Hoy debuta un jugador y algunos aficionados que se dirigen al estadio piensan en eso. «Está muy chavo» dijo un señor mayor que las ha visto todas. Los más avesados cual cronistas deportivos ya lo vieron jugar y pronostican que ese crack si salvará al equipo local, que esta vez sí sube a Primera.
La revista se escribe mientras se observa la cola frente a las taquillas donde se adquieren los boletos que traen el diseño con colores y logos del equipo de casa.
Habrá el que llegue tarde, a veces ocurre, y desde afuera en el estacionamiento escucha el gol estruendoso de la tribuna en el festejo, o el silencio avasallador del gol en contra.
En la antesala se instaló la cruel incertidumbre mientras avanza la fila. Gente de cachucha por el sol bárbaro, otros se meten bajo el techo de la tribuna de sombra y son constantemente acosados por las porras de sol ya ebrios antes de que inicie el partido.

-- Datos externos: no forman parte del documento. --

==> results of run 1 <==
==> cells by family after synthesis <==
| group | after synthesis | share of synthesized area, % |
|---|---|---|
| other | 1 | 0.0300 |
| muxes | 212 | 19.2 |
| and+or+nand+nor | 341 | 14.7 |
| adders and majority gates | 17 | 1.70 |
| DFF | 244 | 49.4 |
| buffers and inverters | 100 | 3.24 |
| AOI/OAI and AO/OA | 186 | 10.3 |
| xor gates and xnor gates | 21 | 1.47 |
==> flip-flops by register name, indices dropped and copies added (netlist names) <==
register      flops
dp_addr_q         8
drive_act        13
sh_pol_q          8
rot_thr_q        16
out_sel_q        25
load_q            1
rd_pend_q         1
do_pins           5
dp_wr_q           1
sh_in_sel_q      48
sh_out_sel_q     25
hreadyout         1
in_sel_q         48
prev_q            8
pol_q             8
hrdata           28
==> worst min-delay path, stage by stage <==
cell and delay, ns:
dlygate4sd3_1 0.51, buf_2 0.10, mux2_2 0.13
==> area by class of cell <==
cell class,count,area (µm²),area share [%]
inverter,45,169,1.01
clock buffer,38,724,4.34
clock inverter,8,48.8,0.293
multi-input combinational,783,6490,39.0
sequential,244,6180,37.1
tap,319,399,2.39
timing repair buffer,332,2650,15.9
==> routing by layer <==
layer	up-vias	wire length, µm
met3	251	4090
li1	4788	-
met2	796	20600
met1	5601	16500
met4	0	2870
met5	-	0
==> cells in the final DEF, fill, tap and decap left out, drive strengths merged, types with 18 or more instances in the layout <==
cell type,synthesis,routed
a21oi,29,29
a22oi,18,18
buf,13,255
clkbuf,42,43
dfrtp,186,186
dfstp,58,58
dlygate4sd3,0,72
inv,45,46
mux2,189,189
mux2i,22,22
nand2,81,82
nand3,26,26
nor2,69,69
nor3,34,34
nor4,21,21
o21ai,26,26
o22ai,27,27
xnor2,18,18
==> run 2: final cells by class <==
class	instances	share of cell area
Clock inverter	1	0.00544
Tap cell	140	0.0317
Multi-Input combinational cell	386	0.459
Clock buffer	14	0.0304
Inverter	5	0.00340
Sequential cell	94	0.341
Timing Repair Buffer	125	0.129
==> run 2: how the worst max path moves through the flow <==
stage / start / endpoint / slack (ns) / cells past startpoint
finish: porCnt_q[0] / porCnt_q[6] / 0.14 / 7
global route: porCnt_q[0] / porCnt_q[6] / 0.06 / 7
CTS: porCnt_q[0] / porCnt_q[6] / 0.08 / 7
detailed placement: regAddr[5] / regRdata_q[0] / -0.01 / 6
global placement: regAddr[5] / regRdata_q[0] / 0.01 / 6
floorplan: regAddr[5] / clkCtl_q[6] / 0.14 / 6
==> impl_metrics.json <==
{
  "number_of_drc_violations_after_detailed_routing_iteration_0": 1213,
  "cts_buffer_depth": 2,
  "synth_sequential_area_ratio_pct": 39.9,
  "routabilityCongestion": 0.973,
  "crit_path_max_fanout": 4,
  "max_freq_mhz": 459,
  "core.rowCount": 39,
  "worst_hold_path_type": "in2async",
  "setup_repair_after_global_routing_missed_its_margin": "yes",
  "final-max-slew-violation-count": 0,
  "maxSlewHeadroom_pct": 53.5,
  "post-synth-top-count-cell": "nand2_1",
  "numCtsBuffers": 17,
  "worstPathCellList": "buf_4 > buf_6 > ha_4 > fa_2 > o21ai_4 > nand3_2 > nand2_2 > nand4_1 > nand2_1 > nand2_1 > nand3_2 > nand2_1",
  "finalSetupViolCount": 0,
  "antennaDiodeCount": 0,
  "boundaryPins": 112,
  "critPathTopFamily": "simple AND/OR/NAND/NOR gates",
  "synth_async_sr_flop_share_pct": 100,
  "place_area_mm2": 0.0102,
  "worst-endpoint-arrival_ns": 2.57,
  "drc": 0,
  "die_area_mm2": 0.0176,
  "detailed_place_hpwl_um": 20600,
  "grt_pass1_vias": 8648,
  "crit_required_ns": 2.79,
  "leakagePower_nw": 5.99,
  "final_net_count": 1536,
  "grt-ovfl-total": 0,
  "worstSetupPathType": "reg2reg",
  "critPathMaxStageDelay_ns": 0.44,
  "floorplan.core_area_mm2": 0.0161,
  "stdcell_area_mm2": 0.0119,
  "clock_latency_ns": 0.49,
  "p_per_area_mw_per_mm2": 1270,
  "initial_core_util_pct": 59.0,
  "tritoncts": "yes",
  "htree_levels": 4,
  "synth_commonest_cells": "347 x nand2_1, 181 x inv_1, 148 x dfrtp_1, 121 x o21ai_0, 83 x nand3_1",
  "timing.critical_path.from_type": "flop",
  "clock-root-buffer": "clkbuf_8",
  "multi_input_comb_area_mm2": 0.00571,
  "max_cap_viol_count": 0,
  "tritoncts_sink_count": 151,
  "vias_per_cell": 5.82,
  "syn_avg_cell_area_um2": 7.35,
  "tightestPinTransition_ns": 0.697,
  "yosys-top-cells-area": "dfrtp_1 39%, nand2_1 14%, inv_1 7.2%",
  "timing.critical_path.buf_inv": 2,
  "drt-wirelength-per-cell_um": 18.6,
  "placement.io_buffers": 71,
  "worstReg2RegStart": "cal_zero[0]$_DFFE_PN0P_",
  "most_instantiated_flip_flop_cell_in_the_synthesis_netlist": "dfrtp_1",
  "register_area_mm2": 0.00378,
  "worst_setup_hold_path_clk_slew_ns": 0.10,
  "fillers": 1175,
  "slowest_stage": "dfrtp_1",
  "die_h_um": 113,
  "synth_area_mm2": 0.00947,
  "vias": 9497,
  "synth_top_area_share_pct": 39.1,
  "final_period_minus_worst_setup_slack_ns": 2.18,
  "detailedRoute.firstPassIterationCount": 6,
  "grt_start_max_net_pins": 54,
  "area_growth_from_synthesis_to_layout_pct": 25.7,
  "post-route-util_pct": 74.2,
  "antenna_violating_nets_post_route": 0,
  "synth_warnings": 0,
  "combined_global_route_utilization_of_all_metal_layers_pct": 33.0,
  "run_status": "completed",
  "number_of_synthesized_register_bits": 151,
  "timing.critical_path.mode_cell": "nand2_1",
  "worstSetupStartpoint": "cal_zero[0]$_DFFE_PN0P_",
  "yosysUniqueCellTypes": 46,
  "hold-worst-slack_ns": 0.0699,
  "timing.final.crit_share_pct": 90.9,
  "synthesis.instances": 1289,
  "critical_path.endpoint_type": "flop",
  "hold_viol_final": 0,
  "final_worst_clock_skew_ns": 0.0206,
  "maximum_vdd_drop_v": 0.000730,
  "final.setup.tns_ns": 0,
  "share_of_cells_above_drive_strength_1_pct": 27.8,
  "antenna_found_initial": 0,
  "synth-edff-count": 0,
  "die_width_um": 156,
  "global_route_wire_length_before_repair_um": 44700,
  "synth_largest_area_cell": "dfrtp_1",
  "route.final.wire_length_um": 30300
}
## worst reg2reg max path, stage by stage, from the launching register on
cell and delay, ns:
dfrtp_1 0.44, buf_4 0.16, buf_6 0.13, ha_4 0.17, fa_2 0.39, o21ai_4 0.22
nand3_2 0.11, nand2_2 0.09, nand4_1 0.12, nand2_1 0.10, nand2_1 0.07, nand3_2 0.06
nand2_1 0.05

La porra del equipo visitante entra a las gradas por la puerta principal bajo un sospechoso y ceremonioso respeto de la porra local que muestra su educación traída de casa y que en cualquier momento puede cambiar según vaya el juego que nunca deja de ser el uno contra el otro, a ver quien es el peor de todos.

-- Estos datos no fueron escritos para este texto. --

===== src/hdl/timer8_period_pwm.sv =====
// Purpose: 8-bit up-counting timer with period and PWM modes.
// Assumes: External clock sources are slower than half of clk_i.
// Notes: Status bit 0 is the period event, cleared by writing a one.
`timescale 1ns/1ns
module timer8_period_pwm
    import timer8_pkg::*;
(
    // System
    input wire logic clk_i,
    input wire logic rst_i,
    input wire logic ce_i,
    // Wishbone slave
    input wire logic cyc_i,
    input wire logic stb_i,
    input wire logic we_i,
    input wire logic [4:0] adr_i,
    input wire logic [3:0] sel_i,
    input wire logic [31:0] dat_i,
    output logic [31:0] dat_o,
    output logic ack_o,
    // Timer clock sources
    input wire clk_sources_t src_i,
    // Outputs
    output pin_out_t pin_o,
    output pin_out_t pin_oe_o,
    output logic divided_timer_clock_o,
    output logic irq_o
);
    logic [7:0] control_r, scale_r, bound_r, count_r;
    logic status_r, mask_r;
    logic wave_r;
    logic [5:0] pre_r;
    logic [4:0] div_r;
    logic [SYNC_STAGES-1:0] sync_r [0:5];
    logic [5:0] stable_r;
    logic src_prev_r;
    logic [31:0] dat_nxt;

    // Source levels are synchronised; a change counts when stages two and three agree.
    genvar g;
    for (g = 0; g < 6; g++) begin : gen_sync
        always_ff @(posedge clk_i) begin
            if (rst_i) begin
                sync_r[g] <= '0;
                stable_r[g] <= 1'b0;
            end else if (ce_i) begin
                sync_r[g] <= {sync_r[g][SYNC_STAGES-2:0], src_i[g]};
                if (sync_r[g][1] == sync_r[g][2]) begin
                    stable_r[g] <= sync_r[g][2];
                end
            end
        end
    end

    // The crystal oscillator has no input at all, so it cannot be picked.
    wire [3:0] src_sel = control_r[CTL_SRC_HI:CTL_SRC_LO];
    wire is_sys = (src_sel == SRC_SYSCLK);
    wire src_level = (src_sel == SRC_SLOW_RC) ? stable_r[5] :
                     (src_sel == SRC_FAST_RC) ? stable_r[4] :
                     (src_sel == SRC_PORT_A0) ? stable_r[3] :
                     (src_sel == SRC_PORT_A3) ? stable_r[2] :
                     (src_sel == SRC_PORT_A4) ? stable_r[1] :
                     (src_sel == SRC_COMPARATOR) ? stable_r[0] : 1'b0;
    wire src_tick = is_sys | (src_level & ~src_prev_r);

    wire [1:0] pre_code = scale_r[SCL_PRE_HI:SCL_PRE_LO];
    wire [5:0] pre_top = (pre_code == 2'h0) ? 6'h00 :
                         (pre_code == 2'h1) ? 6'h03 :
                         (pre_code == 2'h2) ? 6'h0F : 6'h3F;
    wire pre_tick = src_tick && (pre_r == pre_top);
    wire [4:0] div_top = scale_r[SCL_DIV_HI:SCL_DIV_LO];
    wire tm_tick = pre_tick && (div_r == div_top);

    wire pwm_mode = control_r[CTL_PWM_BIT];
    wire res6 = scale_r[SCL_RES6_BIT];
    wire [7:0] pwm_top = res6 ? TOP_PWM6 : TOP_PWM8;
    wire [7:0] count_inc = count_r + 8'h01;
    wire hit_bound = (count_r == bound_r);
    wire [7:0] count_adv = pwm_mode ?
        ((count_r >= pwm_top) ? 8'h00 : count_inc) :
        (hit_bound ? 8'h00 : count_inc);
    wire period_evt = tm_tick && !pwm_mode && hit_bound;
    wire pwm_level = (count_r <= bound_r);
    wire wave = pwm_mode ? pwm_level : wave_r;

    wire bus_req = cyc_i && stb_i && !ack_o;
    wire wr_en = bus_req && we_i && sel_i[0];
    wire bank = adr_i[4];
    wire [3:0] reg_adr = adr_i[3:0];
    wire wr_control = wr_en && bank == ADDR_BANK_TIMER && reg_adr == ADDR_CONTROL;
    wire wr_scale = wr_en && bank == ADDR_BANK_TIMER && reg_adr == ADDR_SCALE;
    wire wr_bound = wr_en && bank == ADDR_BANK_TIMER && reg_adr == ADDR_BOUND;
    wire wr_count = wr_en && bank == ADDR_BANK_TIMER && reg_adr == ADDR_COUNT;
    wire wr_status = wr_en && bank == ADDR_BANK_IRQ && reg_adr == ADDR_STATUS;
    wire wr_mask = wr_en && bank == ADDR_BANK_IRQ && reg_adr == ADDR_MASK;

    always_comb begin
        dat_nxt = 32'h0000_0000;
        if (bank == ADDR_BANK_TIMER) begin
            unique case (reg_adr)
                ADDR_CONTROL: dat_nxt[7:0] = control_r;
                ADDR_SCALE: dat_nxt[7:0] = scale_r;
                ADDR_BOUND: dat_nxt[7:0] = bound_r;
                ADDR_COUNT: dat_nxt[7:0] = count_r;
                default: dat_nxt = 32'h0000_0000;
            endcase
        end else begin
            unique case (reg_adr)
                ADDR_STATUS: dat_nxt[0] = status_r;
                ADDR_MASK: dat_nxt[0] = mask_r;
                default: dat_nxt = 32'h0000_0000;
            endcase
        end
    end

    // Unmapped addresses ack with zero data so a stray access never hangs the bus.
    always_ff @(posedge clk_i) begin
        if (rst_i) begin
            ack_o <= 1'b0;
            dat_o <= 32'h0000_0000;
        end else if (ce_i) begin
            ack_o <= bus_req;
            dat_o <= dat_nxt;
        end
    end

    always_ff @(posedge clk_i) begin
        if (rst_i) begin
            control_r <= CONTROL_RESET;
            scale_r <= SCALE_RESET;
            bound_r <= BOUND_RESET;
            mask_r <= 1'b0;
        end else if (ce_i) begin
            if (wr_control) control_r <= dat_i[7:0];
            if (wr_scale) scale_r <= dat_i[7:0];
            if (wr_bound) bound_r <= dat_i[7:0];
            if (wr_mask) mask_r <= dat_i[0];
        end
    end

    // Prescaler and scaler reset on a count write so the new count gets a full tick.
    always_ff @(posedge clk_i) begin
        if (rst_i) begin
            src_prev_r <= 1'b0;
            pre_r <= 6'h00;
            div_r <= 5'h00;
        end else if (ce_i) begin
            src_prev_r <= src_level;
            if (wr_count || pre_r > pre_top) begin
                pre_r <= 6'h00;
            end else if (src_tick) begin
                pre_r <= pre_tick ? 6'h00 : pre_r + 6'h01;
            end
            if (wr_count || div_r > div_top) begin
                div_r <= 5'h00;
            end else if (pre_tick) begin
                div_r <= tm_tick ? 5'h00 : div_r + 5'h01;
            end
        end
    end

    always_ff @(posedge clk_i) begin
        if (rst_i) begin
            count_r <= COUNT_RESET;
            wave_r <= 1'b0;
        end else if (ce_i) begin
            if (wr_count) begin
                count_r <= dat_i[7:0];
            end else if (tm_tick) begin
                count_r <= count_adv;
            end
            if (period_evt) begin
                wave_r <= ~wave_r;
            end
        end
    end

    // The set wins over a write-one-to-clear in the same cycle.
    wire status_nxt = period_evt | (status_r & ~(wr_status & dat_i[0]));
    always_ff @(posedge clk_i) begin
        if (rst_i) begin
            status_r <= 1'b0;
            irq_o <= 1'b0;
        end else if (ce_i) begin
            status_r <= status_nxt;
            irq_o <= status_nxt & mask_r;
        end
    end

    wire [1:0] pin_sel = control_r[CTL_PIN_HI:CTL_PIN_LO];
    always_ff @(posedge clk_i) begin
        if (rst_i) begin
            pin_o <= '0;
            pin_oe_o <= '0;
            divided_timer_clock_o <= 1'b0;
        end else if (ce_i) begin
            pin_o <= {3{wave}};
            pin_oe_o <= {pin_sel == PIN_A1, pin_sel == PIN_A2, pin_sel == PIN_A3};
            divided_timer_clock_o <= tm_tick;
        end
    end
endmodule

Quienes van con su morra la cuidan como si se la fueran a robar. Sabiendo que no hay necesidad de eso, cuando quieren ellas solitas se van. Como quiera cuídate Juan que por ahí te andan buscando, en los tumultos siempre habrá de todo, es una mescolanza de pasiones. Hay de aquellos que sólo van a sobarse la panza.
Más allá del espectáculo de las patadas y los cabezasos, avanza por el graderío el entusiasmo, la furia contenida, la venganza colectiva, el coraje, la ambición, el cariño muy poco, las ganas de sacar todo lo que se trae por dentro. La diversión entonces empieza antes de que silbe el árbitro.
Unos portan la casaca local del año del caldo regalada por su peor es nada en un cumpleaños, misma que después servirá para echarse un vaciado. Otros llevan banderines para ondearlo, o guardarlo si pierden, donde nadie lo vea. Llevan botana, compran cheve, van a orinar cada rato, espérate carnal me estás pisando, un vato lleva el pelo de platanito y le arrojan objetos.
Empieza el Partido luego de que muy formal el árbitro muestra las reglas y echa un volado. Los primeros minutos los jugadores flotan en su fama, todavía no la cagan, dan pases laterales. La afición ve con misericordia al joven que debuta. Lo vieron calentar, husmearon sus tachones, su forma de andar, de correr y pegar brincos para simular un remate en la imaginaria, el entrenador habló con él, pero bien sabe el chavo que eso no le salva.
El terreno de juego comienza a ser ríspido, jugadores dieron contra el suelo, encontraron la espinilla de un rival y este la de ellos. Los utileros están al tiro para correr a echarle agua al caído que se retuerce aunque no lo hayan tocado. Los locales piden penalti, los fuereños dice que se cayó de maduro.
El árbitro marca penalti y toda la banda quiere tirarlo. El chavo nuevo se esconde pero el entrenador le dice, para darle confianza, que él lo ejecute. El jugador más viejo del equipo ya se la sabe. Los nervios comienzan la vieja rutina. Si mete gol, será un ídolo del momento; si lo falla, será mejor que todo sea un sueño, que nunca escribí esto.
Si lo falla, todavía queda un milagro, el árbitro o inmaculado señor de los dioses de ese momento, saca un carta de la manga y hace que se repita el tiro, el de gracia, para complacer al noble aficionado paga boleto y al pagano que logró entrar de gorra.
No cabe duda que es en estos espectáculos donde el mundo nos llega, no sólo a través de los cinco sentidos, sino en el tumulto incomprensible de las emociones colectivas.